Estructuras de acero ingresarían al país sin cumplir la norma NCh203, que regula la idoneidad del material.

Según el último informe anual del Centro Sismológico Nacional de la Universidad de Chile, durante 2019 se registraron 7.733 movimientos telúricos, de los cuales 313 fueron reportados como percibidos por el Centro de Alerta Temprana (CAT) de Onemi. A la luz de esta intensa actividad, una construcción segura y de calidad es un imperativo, más si consideramos la alta exigencia de normas antisísmicas que tenemos en Chile, país que ha sufrido los peores terremotos de la historia del mundo.

Foto: Metalurgica Arrigoni

En este contexto, en Chile una serie de normativas de diseño y construcción antisísmica, las cuales han sido modificadas y actualizadas a partir de las experiencias recogidas en los distintos eventos telúricos ocurridos a la fecha. El último trámite regulatorio se realizó posterior al terremoto vivido en la zona centro sur del país, el 27 de febrero de 2010, solicitando una mayor exigencia de calidad a las construcciones y materiales.
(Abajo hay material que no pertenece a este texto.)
==> src/flat_wrapper.sv <==
// flat-port wrapper written by rule: the top's interface ports become plain ports
module int_vector_arbiter_flat 
#(
  parameter int unsigned TO_CYCLES = 1024
)
  (Clk, Reset, bus_Addr, bus_DataWr, bus_En, bus_Rd, bus_Wr, bus_IntPend, bus_IntAck, bus_DataRd, bus_IntReset, bus_IntReq, bus_IntVec, bus_Busy);
  int_vector_arbiter_if bus_i ();
  input logic Clk;
  input logic Reset;
  input wire logic [$bits(bus_i.Addr)-1:0] bus_Addr;
  input wire logic [$bits(bus_i.DataWr)-1:0] bus_DataWr;
  input wire logic [$bits(bus_i.En)-1:0] bus_En;
  input wire logic [$bits(bus_i.Rd)-1:0] bus_Rd;
  input wire logic [$bits(bus_i.Wr)-1:0] bus_Wr;
  input wire logic [$bits(bus_i.IntPend)-1:0] bus_IntPend;
  input wire logic [$bits(bus_i.IntAck)-1:0] bus_IntAck;
  output wire logic [$bits(bus_i.DataRd)-1:0] bus_DataRd;
  output wire logic [$bits(bus_i.IntReset)-1:0] bus_IntReset;
  output wire logic [$bits(bus_i.IntReq)-1:0] bus_IntReq;
  output wire logic [$bits(bus_i.IntVec)-1:0] bus_IntVec;
  output wire logic [$bits(bus_i.Busy)-1:0] bus_Busy;
  assign bus_i.Addr = bus_Addr;
  assign bus_i.DataWr = bus_DataWr;
  assign bus_i.En = bus_En;
  assign bus_i.Rd = bus_Rd;
  assign bus_i.Wr = bus_Wr;
  assign bus_i.IntPend = bus_IntPend;
  assign bus_i.IntAck = bus_IntAck;
  assign bus_DataRd = bus_i.DataRd;
  assign bus_IntReset = bus_i.IntReset;
  assign bus_IntReq = bus_i.IntReq;
  assign bus_IntVec = bus_i.IntVec;
  assign bus_Busy = bus_i.Busy;
  int_vector_arbiter #(.TO_CYCLES(TO_CYCLES)) u_core (.Clk(Clk), .Reset(Reset), .bus(bus_i));
endmodule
Una de las normas regulatorias es la NCh203, elemento que establece los requisitos que debe cumplir el acero que se usará en estructuras, tales como edificios de oficinas, residenciales, centros comerciales, instalaciones industriales, hospitales, etc. Por lo tanto, quien  construya utilizando este material en el país, debe acogerse a lo que exige la ley por la seguridad de todas las personas que harán uso de las instalaciones. En este mismo sentido opera también la norma NCh 428, actualizada en 2017 y oficializada en 2018 que establece requerimientos para fabricación, montaje y control de calidad, abordando aspectos como especificaciones de productos y el detalle de tolerancias de aceptación y rechazo, entre otros.

Dante Arrigoni, gerente general de Arrigoni Metalúrgica, empresa que hace 65 años elabora estructuras en acero estructural, explica que dicho material ha tenido un excelente desempeño durante los últimos eventos sísmicos en territorio nacional. “Una de las ventajas del acero es que tiene una elevada relación resistencia v/s peso, lo cual, si consideramos que los esfuerzos sísmicos son proporcionales al peso de las estructuras, genera que los esfuerzos sean considerablemente menores comparado con otros sistemas estructurales. Además, el acero posee alta ductilidad lo cual le permite deformarse, sin colapsar, y disipar energía durante los terremotos”.

Sin embargo, desde su rol de experto y también como vocero del gremio, Dante Arrigoni, advierte con preocupación que en gran medida las normas no se está cumpliendo de manera pareja, exigiendo así mejoras en la fiscalización aduanera. “Según el Instituto Chileno del Acero, a Chile ingresan cerca de 100 mil toneladas anuales de estructuras de acero importado de calidad deficiente y sin la certificación exigida por la Ley Chilena. Es algo que venimos haciendo presente a las autoridades competentes hace más de un año y no puede seguir pasando. Hoy no se supervisa el cumplimiento de los atributos contendidos en la exigente normativa chilena. Si estas condiciones no se cumplen, arquitectos, ingenieros, revisores, inspectores, y todos los profesionales involucrados, no pueden testear -mediante las certificaciones de calidad existentes- el desempeño del acero estructural. Y esto puede ser muy grave si pensamos que estamos en el país con mayor actividad sísmica del planeta”, señala el gerente general de Arrigoni Metalúrgica.